When Adam and Eve chose to disobey God's command, the immediate effects of sin began to change their lives for the worse. Their perspectives on self, on each other, and on God were each twisted individually by sin. It isn't pretty to see.

Adam's answer to the God from Whom he could not hide is telling. Sin brought fear -- "I was afraid" -- into his life. He knew he had wronged God. And for the first time fear gripped a person's heart. It is still attending our wrong choices. I know I feel it when I have sinned.

But Adam also experienced an uncomfortable vulnerability. He was uneasy at being "uncovered" and felt that somehow being naked was not the right way. Immediately both Adam and Eve are unsure of themselves and attempt to cover their bodies as they experience the way that sin focuses in on glaring differences in one another.

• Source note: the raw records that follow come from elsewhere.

`src/rtl/line_buffer_ctrl.sv`:
```
// line_buffer_ctrl: sequences writes into a ring of NUM_BUF line buffers and grants KERNEL_H-row column windows to the MAC datapath.
// Ports: clk/rst (sync, active-high); wr_valid/wr_ready handshake with we one-hot buffer enable and wr_addr column;
// rd_en/rd_valid handshake with oe window-buffer enables, rd_addr column and rd_row_sel (row 0 = oldest line);
// occ = completed unretired lines; frame_done pulses one cycle after the final retire of a frame.
// Optional CTRL_STALL_CNT_EN adds saturating 16-bit wr_stall_cnt / rd_stall_cnt.
module line_buffer_ctrl #(
  parameter int LINE_LEN = 8,
  parameter int KERNEL_H = 3,
  parameter int NUM_BUF = 4,
  parameter int IMG_H = 8,
  localparam int AW = $clog2(LINE_LEN),
  localparam int BW = $clog2(NUM_BUF),
  localparam int CW = $clog2(NUM_BUF + 1)
) (
  input logic clk,
  input logic rst,
  input logic wr_valid,
  output logic wr_ready,
  output logic [NUM_BUF-1:0] we,
  output logic [AW-1:0] wr_addr,
  input logic rd_en,
  output logic rd_valid,
  output logic [NUM_BUF-1:0] oe,
  output logic [AW-1:0] rd_addr,
  output logic [KERNEL_H*BW-1:0] rd_row_sel,
  output logic [CW-1:0] occ,
  output logic frame_done
`ifdef CTRL_STALL_CNT_EN
  ,
  output logic [15:0] wr_stall_cnt,
  output logic [15:0] rd_stall_cnt
`endif
);
  localparam int LW = IMG_H > 1 ? $clog2(IMG_H) : 1;
  logic [AW-1:0] wr_col, rd_col;
  logic [BW-1:0] wr_buf, rd_base;
  logic [LW-1:0] rd_line;
  logic wr_acc, rd_acc, line_done, row_end, last_row;
  logic [CW-1:0] retire;
  logic [BW-1:0] sel [KERNEL_H];
  int occ_n;
  assign wr_ready = occ < CW'(NUM_BUF);
  assign rd_valid = occ >= CW'(KERNEL_H);
  assign wr_acc = wr_valid & wr_ready;
  assign rd_acc = rd_en & rd_valid;
  assign line_done = wr_acc && wr_col == AW'(LINE_LEN - 1);
  assign row_end = rd_acc && rd_col == AW'(LINE_LEN - 1);
  assign last_row = rd_line == LW'(IMG_H - KERNEL_H);
  assign retire = row_end ? (last_row ? CW'(KERNEL_H) : CW'(1)) : '0;
  assign occ_n = int'(occ) + int'(line_done) - int'(retire);
  assign wr_addr = wr_col;
  assign rd_addr = rd_col;
  always_comb begin
    we = '0;
    we[wr_buf] = wr_acc;
  end
  always_comb begin
    oe = '0;
    rd_row_sel = '0;
    for (int r = 0; r < KERNEL_H; r++) begin
      sel[r] = BW'((int'(rd_base) + r) % NUM_BUF);
      oe[sel[r]] = rd_acc;
      rd_row_sel[r*BW +: BW] = sel[r];
    end
  end
  always_ff @(posedge clk) begin
    if (rst) begin
      wr_col <= '0;
      wr_buf <= '0;
      rd_col <= '0;
      rd_line <= '0;
      rd_base <= '0;
      occ <= '0;
      frame_done <= 1'b0;
    end else begin
      if (wr_acc) begin
        wr_col <= line_done ? '0 : wr_col + 1'b1;
        if (line_done) wr_buf <= wr_buf == BW'(NUM_BUF - 1) ? '0 : wr_buf + 1'b1;
      end
      if (rd_acc) rd_col <= row_end ? '0 : rd_col + 1'b1;
      if (row_end) begin
        rd_line <= last_row ? '0 : rd_line + 1'b1;
        rd_base <= BW'((int'(rd_base) + (last_row ? KERNEL_H : 1)) % NUM_BUF);
      end
      occ <= occ + CW'(line_done) - retire;
      frame_done <= row_end & last_row;
    end
  end
`ifdef CTRL_STALL_CNT_EN
  always_ff @(posedge clk) begin
    if (rst) begin
      wr_stall_cnt <= '0;
      rd_stall_cnt <= '0;
    end else begin
      if (wr_valid && !wr_ready && wr_stall_cnt != '1) wr_stall_cnt <= wr_stall_cnt + 1'b1;
      if (rd_en && !rd_valid && rd_stall_cnt != '1) rd_stall_cnt <= rd_stall_cnt + 1'b1;
    end
  end
`endif
  a_occ_range: assert property (@(posedge clk) disable iff (rst) occ_n >= 0 && occ_n <= NUM_BUF);
endmodule

```
`config.mk`:
```
export PLATFORM = sky130hd
export DESIGN_NAME = line_buffer_ctrl
export DESIGN_NICKNAME = d
export VERILOG_FILES = /design/src/rtl/line_buffer_ctrl.sv
export SDC_FILE = /design/constraint.sdc
export NUM_CORES = 1
export LEC_CHECK = 0
export BUFFER_PORTS_ARGS = -buffer_cell sky130_fd_sc_hd__buf_2
export CAP_MARGIN = 15
export CORE_MARGIN = 5
export CORE_UTILIZATION = 50
export CTS_CLUSTER_SIZE = 25
export DETAILED_ROUTE_END_ITERATION = 16
export PLACE_DENSITY = 0.76
export RECOVER_POWER = 100
export SYNTH_ARGS = -nofsm -noshare
export SYNTH_HDL_FRONTEND = slang
export SYNTH_SLANG_ARGS = --single-unit
```
`constraint.sdc`:
```
create_clock -name clk -period 2.77 [get_ports clk]
set_input_delay 0.831 -clock clk [delete_from_list [all_inputs] [get_ports clk]]
set_output_delay 0.831 -clock clk [all_outputs]
set_load 0.02 [all_outputs]
```
# Word-level counts from Yosys, hierarchy flattened
# Index checks and enable logic that the tools add are counted.
classes:
  bitwise: 5
  reduce_logical: 7
  add_sub_neg: 9
  n_mux: 17
  magnitude_cmp: 10
  n_eq_ne: 4
ops:
  columns: ["cell", "n"]
  rows:
  - ["$lt A2 B3 Y1 const B", 4]
  - ["$add A3 B1 Y3 const B", 3]
  - ["$eq A3 B3 Y1 const B", 3]
  - ["$mux W3", 3]
  - ["$and A4 B4 Y4", 2]
  - ["$bwmux W4", 2]
  - ["$demux W1 S2", 4]
  - ["$ge A2 B1 Y1 const B", 4]
  - ["$mux W2", 4]
  - ["$logic_and A1 B1 Y1", 6]
  - ["$add A2 B1 Y2 const B", 2]
  - ["$mux W1", 4]
  - ["$add A3 B1 Y3", 1]
  - ["$and A1 B1 Y1", 3]
  - ["$ge A3 B2 Y1 const B", 1]
  - ["$lt A3 B3 Y1 const B", 1]
  - ["$sub A3 B2 Y3", 1]
  - ["$add A2 B2 Y2", 1]
  - ["$add A2 B2 Y2 const B", 1]
  - ["$eq A2 B2 Y1 const B", 1]
  - ["$reduce_and A2 Y1", 1]
totals:
  elab_cells: 59
  regBits: 17
  out_inout_bits: 26
  in_bits: 4

# Logic depth before layout (Yosys ltp)
# Gate-level depths: netlist of run 1.
depth:
  depth_word: 7
  depth_mapped: 10
  depth_no_buf: 10

# Least setup slack after synthesis of run 1
# No wires, ideal clock.
synth_path:
  path_type: "input port to flip-flop"
  start: "input port rd_en"
  end: "register occ[2]"
  setup_slack_ns: 0.178
  t_arrival_ns: 2.464
  stages: 9
  setup_time_ns: 0.128
  required_time_ns: 2.642
  n_path_buf: 1
  path_cell_list: "buf_6 nand2_1 or3_1 ha_1 inv_1 fa_1 xnor2_1 xnor2_1 nor2_1"
synth_via:
  elab_chain_len: 4
synth_rtl:
  columns: ["element", "line_no", "source"]
  rows:
  - ["from (decl)", "21", "input logic rd_en,"]
  - ["$and A1 B1 Y1", "45", "assign rd_acc = rd_en & rd_valid;"]
  - ["$logic_and A1 B1 Y1", "47", "assign row_end = rd_acc && rd_col == AW'(LINE_LEN - 1);"]
  - ["$mux W2", "49", "assign retire = row_end ? (last_row ? CW'(KERNEL_H) : CW'(1)) : '0;"]
  - ["$sub A3 B2 Y3", "85", "occ <= occ + CW'(line_done) - retire;"]
  - ["to (signal assigned)", "85", null]
  - ["to (decl)", "26", "output logic [CW-1:0] occ,"]
# Every way passes these cells.
# A chain may end at the register's enable or synchronous reset.

# Worst setup path after layout of run 1
layout_path:
  start: "register occ[1]"
  end: "output port oe[2]"
layout_via:
  elab_chain_len: 5
layout_rtl:
  columns: ["element", "line_no", "source"]
  rows:
  - ["$ge A3 B2 Y1 *", "43", "assign rd_valid = occ >= CW'(KERNEL_H);"]
  - ["$and A1 B1 Y1 *", "45", null]
  - ["$and A4 B4 Y4 (no source line)", null, null]
  - ["$bwmux W4", "62", "oe[sel[r]] = rd_acc;"]
  - ["$bwmux W4 *", "62", null]
  - ["to (decl)", "23", "output logic [NUM_BUF-1:0] oe,"]
# Every way passes the cells marked *; elsewhere a longest branch is shown, timed or not.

There is also shame attending this moment. Shame drove them to try to hide from an all-knowing God. Shame drove them to attempt to build fig leaf underwear. Shame will make us miss the reality of our problems (it wasn't their nakedness that was a problem) and run from the solution (they were trying to hide from their Maker and their only friend).

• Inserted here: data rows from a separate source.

`config.mk`:
```
export PLATFORM = sky130hd
export DESIGN_NAME = coeff_int_to_frac_flat
export DESIGN_NICKNAME = d
export VERILOG_FILES = /design/src/rtl/coeff_int_to_frac_if.sv /design/src/rtl/coeff_int_to_frac.sv /design/src/flat_wrapper.sv
export SDC_FILE = /design/constraint.sdc
export NUM_CORES = 1
export LEC_CHECK = 0
export BUFFER_PORTS_ARGS = -buffer_cell sky130_fd_sc_hd__buf_2
export CAP_MARGIN = 20
export CORE_ASPECT_RATIO = 1.2
export CORE_MARGIN = 2
export CORE_UTILIZATION = 55
export DETAILED_ROUTE_END_ITERATION = 10
export GPL_ROUTABILITY_DRIVEN = 1
export MAX_ROUTING_LAYER = met4
export PLACE_DENSITY = 0.8
export RECOVER_POWER = 100
export REMOVE_ABC_BUFFERS = 1
export SYNTH_ARGS = -nofsm -noshare
export SYNTH_HDL_FRONTEND = slang
export SYNTH_SLANG_ARGS = --single-unit
```
`constraint.sdc`:
```
create_clock -name clk -period 4.7 [get_ports clk]
set_clock_uncertainty 0.1 [all_clocks]
set_input_delay 0 -clock clk [delete_from_list [all_inputs] [get_ports clk]]
set_output_delay 0 -clock clk [all_outputs]
set_load 0.02 [all_outputs]
```
`src/rtl/coeff_int_to_frac_if.sv`:
```
// Handshake bundle between the RLE decoder, the coefficient expander and the IDCT.
// Carries the integer coefficient stream in and the eight parallel Q13.6 buses out.
interface coeff_int_to_frac_if #(
  parameter int INT_W     = 13,
  parameter int FRAC_BITS = 6
);
  localparam int OUT_W = INT_W + FRAC_BITS;

  logic                    in_valid;
  logic                    in_ready;
  logic signed [INT_W-1:0] in_coeff;
  logic                    in_last;
  logic                    out_valid;
  logic                    out_ready;
  logic signed [OUT_W-1:0] fraction_z0;
  logic signed [OUT_W-1:0] fraction_z1;
  logic signed [OUT_W-1:0] fraction_z2;
  logic signed [OUT_W-1:0] fraction_z3;
  logic signed [OUT_W-1:0] fraction_z4;
  logic signed [OUT_W-1:0] fraction_z5;
  logic signed [OUT_W-1:0] fraction_z6;
  logic signed [OUT_W-1:0] fraction_z7;
  logic                    err;

  modport slave (
    input  in_valid, in_coeff, in_last, out_ready,
    output in_ready, out_valid, err,
    output fraction_z0, fraction_z1, fraction_z2, fraction_z3,
    output fraction_z4, fraction_z5, fraction_z6, fraction_z7
  );

  modport master (
    output in_valid, in_coeff, in_last, out_ready,
    input  in_ready, out_valid, err,
    input  fraction_z0, fraction_z1, fraction_z2, fraction_z3,
    input  fraction_z4, fraction_z5, fraction_z6, fraction_z7
  );
endinterface

```
`src/rtl/coeff_int_to_frac.sv`:
```
// Expands 13-bit integer DCT coefficients to Q13.6 and assembles blocks of eight for the IDCT.
// A shadow bank collects the next block while the output bank is held under back-pressure.
module coeff_int_to_frac #(
  parameter int INT_W      = 13,
  parameter int FRAC_BITS  = 6,
  parameter int ROUND_HALF = 0
) (
  input  logic               clk,
  input  logic               rst_n,
  coeff_int_to_frac_if.slave bus
);
  localparam int OUT_W = INT_W + FRAC_BITS;

  typedef enum logic {COLLECT = 1'b0, HOLD = 1'b1} state_e;

  // Midpoint reconstruction is an OR into bit FRAC_BITS-1; zero stays exactly zero.
  function automatic logic signed [OUT_W-1:0] expand(input logic signed [INT_W-1:0] c);
    logic signed [OUT_W-1:0] f;
    f = {c, {FRAC_BITS{1'b0}}};
    if (ROUND_HALF != 0 && c != '0) f[FRAC_BITS-1] = 1'b1;
    return f;
  endfunction

  state_e                  state_q, state_d;
  logic [2:0]              cnt_q, cnt_d;
  logic                    out_valid_q, out_valid_d;
  logic                    err_q, err_d;
  logic signed [OUT_W-1:0] shadow_q [8];
  logic signed [OUT_W-1:0] obank_q  [8];
  logic signed [OUT_W-1:0] frac;
  logic                    in_ready, xfer, drain;
  logic                    shadow_we, ld_block, ld_shadow;

  assign frac     = expand(bus.in_coeff);
  assign in_ready = (state_q == COLLECT);
  assign xfer     = bus.in_valid && in_ready;
  assign drain    = out_valid_q && bus.out_ready;

  always_comb begin
    state_d     = state_q;
    cnt_d       = cnt_q;
    out_valid_d = out_valid_q;
    err_d       = 1'b0;
    shadow_we   = 1'b0;
    ld_block    = 1'b0;
    ld_shadow   = 1'b0;
    if (drain) out_valid_d = 1'b0;
    case (state_q)
      COLLECT: begin
        if (xfer) begin
          shadow_we = 1'b1;
          if (cnt_q != 3'd7 && !bus.in_last) begin
            cnt_d = cnt_q + 3'd1;
          end else if (cnt_q != 3'd7 || !bus.in_last) begin
            err_d = 1'b1;
            cnt_d = 3'd0;
          end else begin
            cnt_d = 3'd0;
            if (!out_valid_q || drain) begin
              ld_block    = 1'b1;
              out_valid_d = 1'b1;
            end else begin
              state_d = HOLD;
            end
          end
        end
      end
      HOLD: begin
        // out_valid is always set here, so out_ready alone frees the output bank.
        if (bus.out_ready) begin
          ld_shadow   = 1'b1;
          out_valid_d = 1'b1;
          state_d     = COLLECT;
        end
      end
      default: state_d = COLLECT;
    endcase
  end

  always_ff @(posedge clk) begin
    if (!rst_n) begin
      state_q     <= COLLECT;
      cnt_q       <= 3'd0;
      out_valid_q <= 1'b0;
      err_q       <= 1'b0;
    end else begin
      state_q     <= state_d;
      cnt_q       <= cnt_d;
      out_valid_q <= out_valid_d;
      err_q       <= err_d;
    end
  end

  always_ff @(posedge clk) begin
    if (shadow_we) shadow_q[cnt_q] <= frac;
  end

  always_ff @(posedge clk) begin
    if (!rst_n) begin
      for (int i = 0; i < 8; i++) obank_q[i] <= '0;
    end else if (ld_block) begin
      for (int i = 0; i < 7; i++) obank_q[i] <= shadow_q[i];
      obank_q[7] <= frac;
    end else if (ld_shadow) begin
      for (int i = 0; i < 8; i++) obank_q[i] <= shadow_q[i];
    end
  end

  assign bus.in_ready    = in_ready;
  assign bus.out_valid   = out_valid_q;
  assign bus.err         = err_q;
  assign bus.fraction_z0 = obank_q[0];
  assign bus.fraction_z1 = obank_q[1];
  assign bus.fraction_z2 = obank_q[2];
  assign bus.fraction_z3 = obank_q[3];
  assign bus.fraction_z4 = obank_q[4];
  assign bus.fraction_z5 = obank_q[5];
  assign bus.fraction_z6 = obank_q[6];
  assign bus.fraction_z7 = obank_q[7];
endmodule

```
`src/flat_wrapper.sv`:
```
// flat-port wrapper written by rule: the top's interface ports become plain ports
module coeff_int_to_frac_flat 
#(
  parameter int INT_W      = 13,
  parameter int FRAC_BITS  = 6,
  parameter int ROUND_HALF = 0
)
  (clk, rst_n, bus_in_valid, bus_in_coeff, bus_in_last, bus_out_ready, bus_in_ready, bus_out_valid, bus_err, bus_fraction_z0, bus_fraction_z1, bus_fraction_z2, bus_fraction_z3, bus_fraction_z4, bus_fraction_z5, bus_fraction_z6, bus_fraction_z7);
  coeff_int_to_frac_if #(.INT_W(INT_W), .FRAC_BITS(FRAC_BITS)) bus_i ();
  input  logic clk;
  input  logic rst_n;
  input wire logic [$bits(bus_i.in_valid)-1:0] bus_in_valid;
  input wire logic [$bits(bus_i.in_coeff)-1:0] bus_in_coeff;
  input wire logic [$bits(bus_i.in_last)-1:0] bus_in_last;
  input wire logic [$bits(bus_i.out_ready)-1:0] bus_out_ready;
  output wire logic [$bits(bus_i.in_ready)-1:0] bus_in_ready;
  output wire logic [$bits(bus_i.out_valid)-1:0] bus_out_valid;
  output wire logic [$bits(bus_i.err)-1:0] bus_err;
  output wire logic [$bits(bus_i.fraction_z0)-1:0] bus_fraction_z0;
  output wire logic [$bits(bus_i.fraction_z1)-1:0] bus_fraction_z1;
  output wire logic [$bits(bus_i.fraction_z2)-1:0] bus_fraction_z2;
  output wire logic [$bits(bus_i.fraction_z3)-1:0] bus_fraction_z3;
  output wire logic [$bits(bus_i.fraction_z4)-1:0] bus_fraction_z4;
  output wire logic [$bits(bus_i.fraction_z5)-1:0] bus_fraction_z5;
  output wire logic [$bits(bus_i.fraction_z6)-1:0] bus_fraction_z6;
  output wire logic [$bits(bus_i.fraction_z7)-1:0] bus_fraction_z7;
  assign bus_i.in_valid = bus_in_valid;
  assign bus_i.in_coeff = bus_in_coeff;
  assign bus_i.in_last = bus_in_last;
  assign bus_i.out_ready = bus_out_ready;
  assign bus_in_ready = bus_i.in_ready;
  assign bus_out_valid = bus_i.out_valid;
  assign bus_err = bus_i.err;
  assign bus_fraction_z0 = bus_i.fraction_z0;
  assign bus_fraction_z1 = bus_i.fraction_z1;
  assign bus_fraction_z2 = bus_i.fraction_z2;
  assign bus_fraction_z3 = bus_i.fraction_z3;
  assign bus_fraction_z4 = bus_i.fraction_z4;
  assign bus_fraction_z5 = bus_i.fraction_z5;
  assign bus_fraction_z6 = bus_i.fraction_z6;
  assign bus_fraction_z7 = bus_i.fraction_z7;
  coeff_int_to_frac #(.INT_W(INT_W), .FRAC_BITS(FRAC_BITS), .ROUND_HALF(ROUND_HALF)) u_core (.clk(clk), .rst_n(rst_n), .bus(bus_i));
endmodule
```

The final effect of their disobedience was blame. When confronted by his sin by God, Adam blamed God (the woman you gave me) and when Eve was confronted she blamed the serpent. Sin wants to see someone else as more "wrong" than I am. Self-justifying a sin in this way is as old as the earliest moments of the Fall of humanity in the Garden. We can't find forgiveness without God's intervening grace because sin locks us down in fear, helplessness, shame, and blame.